Czech Philharmonic
Semyon Bychkov, Chief Conductor & Music Director
SPRING 2022 EUROPEAN TOUR:
Vienna, Berlin, Hamburg, Essen and London
Announcing its first international tour since the final concerts of The Tchaikovsky Project, the Czech Philharmonic will give 10 concerts with Chief Conductor and Music Director Semyon Bychkov in Austria, Germany and the UK in spring 2022. The tour kicks off on 3 March with a 3-concert residency at the Vienna Musikverein where the Czech Philharmonic have been invited to present a Festival of Czech Music. Opening with Smetana’s iconic symphonic cycle Má vlast (My Homeland), Viennese audiences will be treated to music from well-known and lesser-known Czech composers, Dvořák, Martinů, Janáček and Kabeláč,performed alongside works by Ullmann who was born in Těšín, now part of the Czech Republic, and Stravinsky. For the Stravinsky, which will also form part of the programme at Hamburg’s Elbphilharmonie (10 March) and London’s Barbican Centre (15 & 16 March), Bychkov and the Czech Philharmonic will be joined by Yuja Wang, the Orchestra’s 2021-22 Artist-in-Residence.

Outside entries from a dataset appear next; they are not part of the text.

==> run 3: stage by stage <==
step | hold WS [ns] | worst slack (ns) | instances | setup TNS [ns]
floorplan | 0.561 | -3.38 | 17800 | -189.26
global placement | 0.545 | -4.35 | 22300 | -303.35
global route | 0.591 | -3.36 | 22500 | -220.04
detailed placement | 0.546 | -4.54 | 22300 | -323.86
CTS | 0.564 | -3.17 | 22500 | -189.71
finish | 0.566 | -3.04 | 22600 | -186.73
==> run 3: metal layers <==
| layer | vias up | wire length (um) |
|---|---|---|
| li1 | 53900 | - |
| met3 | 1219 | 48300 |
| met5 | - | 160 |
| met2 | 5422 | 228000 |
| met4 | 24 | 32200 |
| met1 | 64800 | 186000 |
==> flow/design.v (excerpt) <==
module top (
	input sysclk,     
	input rst,        
	input button_in,
	input [15:0] student_id,
	output[3:0] D5_out,	
	output[3:0] D4_out,	
	output[3:0] D3_out,	
	output[3:0] D2_out,	
	output[3:0] D1_out		
);
Settings: LEC_CHECK=0, CAP_MARGIN=20, CORE_ASPECT_RATIO=0.5, CORE_MARGIN=2, CORE_UTILIZATION=72, CTS_CLUSTER_DIAMETER=397, CTS_CLUSTER_SIZE=95, SLEW_MARGIN=20; clock period 17.4 ns.
run.sh (not shown) runs the stock make flow with config.mk's settings and CLKGATE_MAP_FILE=.
The starting point completed without violations.
Rerun with:
Settings changed: ABC_AREA from default to 1, CORE_ASPECT_RATIO 0.5 to default, CORE_UTILIZATION 72 to 71, CTS_CLUSTER_DIAMETER 397 to default, CTS_CLUSTER_SIZE 95 to 74.
Clock period 17.4 ns to 11.3 ns, I/O delays scaled along.
After rerunning: Now the flow did not get past global routing (GRT-0116); synthesized cell count went up by about a fifth; die area went up slightly; area after synthesis went down slightly.
Rerun with:
Settings changed: ABC_AREA 1 to default, CORE_UTILIZATION 71 to 40, CTS_CLUSTER_SIZE 74 to default.
Clock period 11.3 ns to 25.0 ns, I/O delays scaled along.
Effect:
- With this change the flow went through all stages and came out clean
- synthesized cell count drops by 15%
- area after synthesis goes up by 0.35%
- die area rose by 76%
Rerun with:
Settings changed: ABC_AREA from default to 1, CELL_PAD_IN_SITES_DETAIL_PLACEMENT from default to 1, CORE_MARGIN 2 to 6, CTS_CLUSTER_DIAMETER from default to 358, MAX_ROUTING_LAYER from default to met4, PLACE_DENSITY_LB_ADDON from default to 0.17.
The changed run went through all stages and came out clean.
First-iteration DRC count goes down by 42%.
Setup slack degrades by 1.4 ns.
Synthesized area came out lower by 0.35%.
Count of clock-buffer cells in the layout does not change.
Rerun with:
Settings changed: CELL_PAD_IN_SITES_DETAIL_PLACEMENT 1 to 0, CORE_ASPECT_RATIO from default to 0.98, CTS_CLUSTER_DIAMETER 358 to 369, CTS_CLUSTER_SIZE from default to 93, GPL_ROUTABILITY_DRIVEN from default to 0, GPL_TIMING_DRIVEN from default to 0, HOLD_SLACK_MARGIN from default to 0.27, MAX_ROUTING_LAYER met4 to met5, SETUP_SLACK_MARGIN from default to 5.0.
Outcome:
- The new run completed with no timing, DRC or antenna violations
- maximum frequency grows by about 14%
- final cell count grows by 0.92%
- power is lower by 1.6%
- sequential share of layout area drops by 0.22 points
- worst setup slack gains 2.6 ns
- global-route usage fell by 2.8 points
- sequential power barely changes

The Czech Philharmonic opened its 126th season with two performances of Shostakovich’s Leningrad Symphony conducted by Semyon Bychkov, before turning their attention to Symphony Nos. 1 and 9 by Gustav Mahler, part of an ongoing symphonic cycle that will be recorded over the next four years. Just last week on 17 November, Principal Guest Conductor Jakub Hrůša conducted the second annual Velvet Revolution concert featuring music by Janáček and Lutosławski alongside Rachmaninov’s Second Piano Concerto with soloist Lukáš Vondráček which was recorded and broadcast by Czech Philharmonic’s own state-of-the-art producing house Czech Phil Media for Czech TV, Czech Radio and Arte TV.
Elsewhere this season new music takes centre stage with performances of three works whose commissions were initiated by Bychkov at the start of his tenure with the Czech Philharmonic in 2018: on 1 December, Jakub Hrůša will conduct the world première of Czech composer Slavomír Hořínka’s Rejoice III; on 15 December, Bychkov will conduct the Czech première of Bryce Dessner’s Mari first heard in Zurich earlier this year; and on 20 April, Bychkov will conduct the Czech première of British composer Julian Anderson’s Second Symphony Prague Panoramas inspired by the photographs of Josef Sudek. On 9 February, Principal Guest Conductor Tomáš Netopil will celebrate the 300th anniversary of Czech composer Jiří Antonín Bendaby conducting a rare performance of his melodrama Medea.